Toutefois, saisi d'une demande de mainlevée de la mesure de rétention au motif de l'absence de perspectives d'éloignement, le premier juge a retenu que le nouvel arrêté fixant la Tunisie comme pays de renvoi, pris le 23 février 2023, pouvait venir en contradiction avec la récente décision du tribunal administratif, datée du 22 février 2023, ayant autorité de chose jugée, annulant le précédent arrêté du 17 janvier 2023, fixant déjà la Tunisie comme destination. Le premier juge a également retenu que les conditions de notification de l'arrêté du 23 février 2023 ont nui aux droits de la personne retenue.
Il a en conséquence accueilli le moyen tiré de l'absence de perspective d'éloignement, pour en déduire le bien fondé de la mainlevée de la mesure de rétention.

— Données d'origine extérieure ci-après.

[src/rtl/mpdd_pkg.sv]
package mpdd_pkg;

	typedef struct packed {
		logic        sgn;
		logic [9:0]  exp;
		logic [23:0] man;
		logic        zero;
		logic        inf;
		logic        nan;
	} opnd_t;

	typedef enum logic {
		OP_MUL,
		OP_ADD
	} fpu_op_t;

	typedef struct packed {
		logic    start;
		fpu_op_t op;
	} fpu_req_t;

	typedef enum logic {
		F_IDLE,
		F_NORM
	} fpu_state_t;

	typedef enum logic [2:0] {
		S_IDLE,
		S_SCALE,
		S_PROD,
		S_ACC,
		S_EMIT
	} seq_state_t;

	localparam logic [2:0] FMT_INT4 = 3'd0;
	localparam logic [2:0] FMT_INT8 = 3'd1;
	localparam logic [2:0] FMT_FP16 = 3'd2;
	localparam logic [2:0] FMT_FP32 = 3'd3;

	localparam logic REG_FORMAT = 1'b0;
	localparam logic REG_SCALE  = 1'b1;

	localparam logic [31:0] CANON_NAN = 32'h7FC00000;

	function automatic opnd_t unpack_f32(input logic [31:0] b);
		opnd_t o;
		o.sgn  = b[31];
		o.exp  = (b[30:23] == 8'd0) ? 10'd1 : {2'b00, b[30:23]};
		o.man  = {(b[30:23] != 8'd0), b[22:0]};
		o.zero = (b[30:0] == 31'd0);
		o.inf  = (b[30:23] == 8'hFF) && (b[22:0] == 23'd0);
		o.nan  = (b[30:23] == 8'hFF) && (b[22:0] != 23'd0);
		return o;
	endfunction

	function automatic opnd_t unpack_f16(input logic [15:0] h);
		opnd_t o;
		o.sgn  = h[15];
		o.exp  = ((h[14:10] == 5'd0) ? 10'd1 : {5'b00000, h[14:10]}) + 10'd112;
		o.man  = {(h[14:10] != 5'd0), h[9:0], 13'd0};
		o.zero = (h[14:0] == 15'd0);
		o.inf  = (h[14:10] == 5'h1F) && (h[9:0] == 10'd0);
		o.nan  = (h[14:10] == 5'h1F) && (h[9:0] != 10'd0);
		return o;
	endfunction

	function automatic opnd_t unpack_int(input logic sgn, input logic [7:0] mag);
		opnd_t o;
		o.sgn  = sgn;
		o.exp  = 10'd150;
		o.man  = {16'd0, mag};
		o.zero = (mag == 8'd0);
		o.inf  = 1'b0;
		o.nan  = 1'b0;
		return o;
	endfunction

endpackage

Ce faisant, il ne saurait lui être fait grief d'avoir déterminé sa décision par des considérations qui lui étaient interdites pour relever de la seule compétence du juge administratif.

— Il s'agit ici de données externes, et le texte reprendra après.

## src/deq_pkg.sv

```systemverilog
// ----------------------------------------------------------------------------
// deq_pkg
// Shared types and constants for the double-ended queue unit.
// ----------------------------------------------------------------------------
package deq_pkg;

    localparam int DATA_W = 32;
    localparam int OP_W   = 2;

    typedef enum logic [OP_W-1:0] {
        OP_PUSH_FRONT = 2'd0,
        OP_PUSH_BACK  = 2'd1,
        OP_POP_FRONT  = 2'd2,
        OP_POP_BACK   = 2'd3
    } op_t;

    typedef enum logic [1:0] {
        ST_IDLE,
        ST_READ,
        ST_DONE
    } state_t;

    // Controller to datapath commands
    typedef struct packed {
        logic exec;      // apply the accepted operation
        logic read;      // fetch front and back entries
        logic load_out;  // move the result into the output registers
    } dp_cmd_t;

endpackage

```

## src/deq_ctrl.sv

```systemverilog
// ----------------------------------------------------------------------------
// deq_ctrl
// Sequencer: accept a transaction, read back the ends, hand over the result.
// ----------------------------------------------------------------------------
module deq_ctrl (
    input  logic             clk,
    input  logic             rst_n,
    input  logic             in_valid,
    output logic             in_ready,
    output logic             out_valid,
    input  logic             out_ready,
    output deq_pkg::dp_cmd_t cmd
);

    deq_pkg::state_t state_reg;
    deq_pkg::state_t state_next;
    logic            out_valid_reg;
    logic            out_valid_next;

    always_comb
    begin
        state_next = state_reg;
        case (state_reg)
            deq_pkg::ST_IDLE:
            begin
                if (in_valid)
                begin
                    state_next = deq_pkg::ST_READ;
                end
            end
            deq_pkg::ST_READ:
            begin
                state_next = deq_pkg::ST_DONE;
            end
            deq_pkg::ST_DONE:
            begin
                if (!out_valid_reg || out_ready)
                begin
                    state_next = deq_pkg::ST_IDLE;
                end
            end
            default:
            begin
                state_next = deq_pkg::ST_IDLE;
            end
        endcase
    end

    always_comb
    begin
        in_ready     = 1'b0;
        cmd.exec     = 1'b0;
        cmd.read     = 1'b0;
        cmd.load_out = 1'b0;
        case (state_reg)
            deq_pkg::ST_IDLE:
            begin
                in_ready = 1'b1;
                cmd.exec = in_valid;
            end
            deq_pkg::ST_READ:
            begin
                cmd.read = 1'b1;
            end
            deq_pkg::ST_DONE:
            begin
                // wait until the output slot is free
                cmd.load_out = !out_valid_reg || out_ready;
            end
            default:
            begin
                in_ready = 1'b0;
            end
        endcase
    end

    always_comb
    begin
        if (cmd.load_out)
        begin
            out_valid_next = 1'b1;
        end
        else if (out_ready)
        begin
            out_valid_next = 1'b0;
        end
        else
        begin
            out_valid_next = out_valid_reg;
        end
    end

    always_ff @(posedge clk or negedge rst_n)
    begin
        if (!rst_n)
        begin
            state_reg     <= deq_pkg::ST_IDLE;
            out_valid_reg <= 1'b0;
        end
        else
        begin
            state_reg     <= state_next;
            out_valid_reg <= out_valid_next;
        end
    end

    assign out_valid = out_valid_reg;

`ifndef NO_ASSERTIONS
    a_exec_to_read: assert property (@(posedge clk) disable iff (!rst_n)
        cmd.exec |=> state_reg == deq_pkg::ST_READ)
        else $error("accepted transaction did not start a read");

    a_read_to_done: assert property (@(posedge clk) disable iff (!rst_n)
        state_reg == deq_pkg::ST_READ |=> state_reg == deq_pkg::ST_DONE)
        else $error("read not followed by result stage");

    a_out_from_done: assert property (@(posedge clk) disable iff (!rst_n)
        $rose(out_valid_reg) |-> $past(state_reg) == deq_pkg::ST_DONE)
        else $error("result presented without a finished transaction");
`endif

endmodule

```

## src/deq_datapath.sv

```systemverilog
// ----------------------------------------------------------------------------
// deq_datapath
// Ring store, head/count pointers and output registers of the queue.
// ----------------------------------------------------------------------------
module deq_datapath #(
    parameter int DEPTH = 16
) (
    input  logic                              clk,
    input  logic                              rst_n,
    input  deq_pkg::dp_cmd_t                  cmd,
    input  logic [deq_pkg::OP_W-1:0]          operation,
    input  logic signed [deq_pkg::DATA_W-1:0] value,
    output logic signed [deq_pkg::DATA_W-1:0] front_value,
    output logic signed [deq_pkg::DATA_W-1:0] back_value,
    output logic [$clog2(DEPTH+1)-1:0]        count,
    output logic                              is_empty,
    output logic                              rejected
);

    localparam int AW = $clog2(DEPTH);
    localparam int CW = $clog2(DEPTH + 1);
    localparam int SW = CW + 1;
    localparam logic [SW-1:0] DEPTH_S = SW'(DEPTH);
    localparam logic [AW-1:0] LAST_SLOT = AW'(DEPTH - 1);
    localparam logic [CW-1:0] FULL_CNT = CW'(DEPTH);

    logic signed [deq_pkg::DATA_W-1:0] ring_mem [DEPTH];

    logic [AW-1:0] head_reg;
    logic [AW-1:0] head_next;
    logic [CW-1:0] count_reg;
    logic [CW-1:0] count_next;

    logic signed [deq_pkg::DATA_W-1:0] rd_front_reg;
    logic signed [deq_pkg::DATA_W-1:0] rd_back_reg;
    logic signed [deq_pkg::DATA_W-1:0] front_value_reg;
    logic signed [deq_pkg::DATA_W-1:0] back_value_reg;
    logic [CW-1:0]                     out_count_reg;
    logic                              is_empty_reg;
    logic                              rejected_reg;
    logic                              rejected_next;
    logic                              out_rejected_reg;

    logic          full;
    logic          empty;
    logic [AW-1:0] head_dec;
    logic [AW-1:0] head_inc;
    logic [AW-1:0] tail_wr_addr;
    logic [AW-1:0] back_rd_addr;
    logic [CW-1:0] back_off;
    logic          wr_en;
    logic [AW-1:0] wr_addr;

    // head + offset folded back into the ring; the sum stays below 2*DEPTH
    function automatic logic [AW-1:0] ring_wrap(input logic [SW-1:0] s);
        logic [SW-1:0] r;
        r = (s >= DEPTH_S) ? s - DEPTH_S : s;
        return r[AW-1:0];
    endfunction

    assign full     = (count_reg == FULL_CNT);
    assign empty    = (count_reg == '0);
    assign head_dec = (head_reg == '0) ? LAST_SLOT : head_reg - 1'b1;
    assign head_inc = (head_reg == LAST_SLOT) ? '0 : head_reg + 1'b1;
    assign back_off = empty ? '0 : count_reg - 1'b1;

    assign tail_wr_addr = ring_wrap(SW'(head_reg) + SW'(count_reg));
    assign back_rd_addr = ring_wrap(SW'(head_reg) + SW'(back_off));

    always_comb
    begin
        head_next     = head_reg;
        count_next    = count_reg;
        rejected_next = 1'b0;
        wr_en         = 1'b0;
        wr_addr       = tail_wr_addr;
        case (deq_pkg::op_t'(operation))
            deq_pkg::OP_PUSH_FRONT:
            begin
                if (full)
                begin
                    rejected_next = 1'b1;
                end
                else
                begin
                    head_next  = head_dec;
                    wr_addr    = head_dec;
                    wr_en      = cmd.exec;
                    count_next = count_reg + 1'b1;
                end
            end
            deq_pkg::OP_PUSH_BACK:
            begin
                if (full)
                begin
                    rejected_next = 1'b1;
                end
                else
                begin
                    wr_en      = cmd.exec;
                    count_next = count_reg + 1'b1;
                end
            end
            deq_pkg::OP_POP_FRONT:
            begin
                if (empty)
                begin
                    rejected_next = 1'b1;
                end
                else
                begin
                    head_next  = head_inc;
                    count_next = count_reg - 1'b1;
                end
            end
            default:
            begin
                if (empty)
                begin
                    rejected_next = 1'b1;
                end
                else
                begin
                    count_next = count_reg - 1'b1;
                end
            end
        endcase
    end

    always_ff @(posedge clk or negedge rst_n)
    begin
        if (!rst_n)
        begin
            head_reg  <= '0;
            count_reg <= '0;
        end
        else if (cmd.exec)
        begin
            head_reg  <= head_next;
            count_reg <= count_next;
        end
    end

    always_ff @(posedge clk)
    begin
        if (cmd.exec)
        begin
            rejected_reg <= rejected_next;
        end
    end

    // single write port, two registered read ports
    always_ff @(posedge clk)
    begin
        if (wr_en)
        begin
            ring_mem[wr_addr] <= value;
        end
        if (cmd.read)
        begin
            rd_front_reg <= ring_mem[head_reg];
            rd_back_reg  <= ring_mem[back_rd_addr];
        end
    end

    always_ff @(posedge clk)
    begin
        if (cmd.load_out)
        begin
            front_value_reg  <= empty ? '0 : rd_front_reg;
            back_value_reg   <= empty ? '0 : rd_back_reg;
            out_count_reg    <= count_reg;
            is_empty_reg     <= empty;
            out_rejected_reg <= rejected_reg;
        end
    end

    assign front_value = front_value_reg;
    assign back_value  = back_value_reg;
    assign count       = out_count_reg;
    assign is_empty    = is_empty_reg;
    assign rejected    = out_rejected_reg;

`ifndef NO_ASSERTIONS
    a_count_bound: assert property (@(posedge clk) disable iff (!rst_n)
        count_reg <= FULL_CNT)
        else $error("fill count beyond depth");

    a_push_grows: assert property (@(posedge clk) disable iff (!rst_n)
        cmd.exec && wr_en |=> count_reg == CW'($past(count_reg) + 1'b1))
        else $error("push did not advance fill count");

    a_idle_hold: assert property (@(posedge clk) disable iff (!rst_n)
        !cmd.exec |=> $stable(count_reg) && $stable(head_reg))
        else $error("pointers moved without a transaction");
`endif

endmodule

```

## src/double_ended_queue_unit.sv

```systemverilog
// ----------------------------------------------------------------------------
// double_ended_queue_unit
// Bounded double-ended queue of signed 32-bit values in a ring store.
// ----------------------------------------------------------------------------
//  channel | handshake            | payload
//  --------+----------------------+------------------------------------------
//  input   | in_valid / in_ready  | operation, value
//  output  | out_valid / out_ready| front_value, back_value, count, is_empty,
//          |                      | rejected
//
//  Each transaction applies its operation on acceptance, then does the
//  registered read of front and back from the single-write ring memory,
//  then loads the output register. in_ready is high only between
//  transactions. A waiting result does not stop the next transaction from
//  being accepted; it stalls only the hand-over of the following result.
//  Reset clears head and count; store contents are not cleared.
// ----------------------------------------------------------------------------
module double_ended_queue_unit #(
    parameter int DEPTH = 16
) (
    input  logic                              clk,
    input  logic                              rst_n,
    input  logic                              in_valid,
    output logic                              in_ready,
    input  logic [deq_pkg::OP_W-1:0]          operation,
    input  logic signed [deq_pkg::DATA_W-1:0] value,
    output logic                              out_valid,
    input  logic                              out_ready,
    output logic signed [deq_pkg::DATA_W-1:0] front_value,
    output logic signed [deq_pkg::DATA_W-1:0] back_value,
    output logic [$clog2(DEPTH+1)-1:0]        count,
    output logic                              is_empty,
    output logic                              rejected
);

    deq_pkg::dp_cmd_t cmd;

    deq_ctrl u_ctrl (
        .clk       (clk),
        .rst_n     (rst_n),
        .in_valid  (in_valid),
        .in_ready  (in_ready),
        .out_valid (out_valid),
        .out_ready (out_ready),
        .cmd       (cmd)
    );

    deq_datapath #(
        .DEPTH (DEPTH)
    ) u_datapath (
        .clk         (clk),
        .rst_n       (rst_n),
        .cmd         (cmd),
        .operation   (operation),
        .value       (value),
        .front_value (front_value),
        .back_value  (back_value),
        .count       (count),
        .is_empty    (is_empty),
        .rejected    (rejected)
    );

endmodule

```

Le moyen sera, par conséquent, rejeté et l'ordonnance déférée, confirmée.
PAR CES MOTIFS
Statuant publiquement, contradictoire, en dernier ressort, après débats en audience publique,
Déclarons recevable l'appel formé par M.le préfet des ALPES MARITIMES ;
Confirmons l'ordonnance du juge des libertés et de la détention en date du 24 Février 2023 ;
Les parties sont avisées qu'elles peuvent se pourvoir en cassation contre cette ordonnance dans un délai de 2 mois à compter de cette notification, le pourvoi devant être formé par déclaration au greffe de la Cour de cassation, signé par un avocat au conseil d'Etat ou de la Cour de cassation.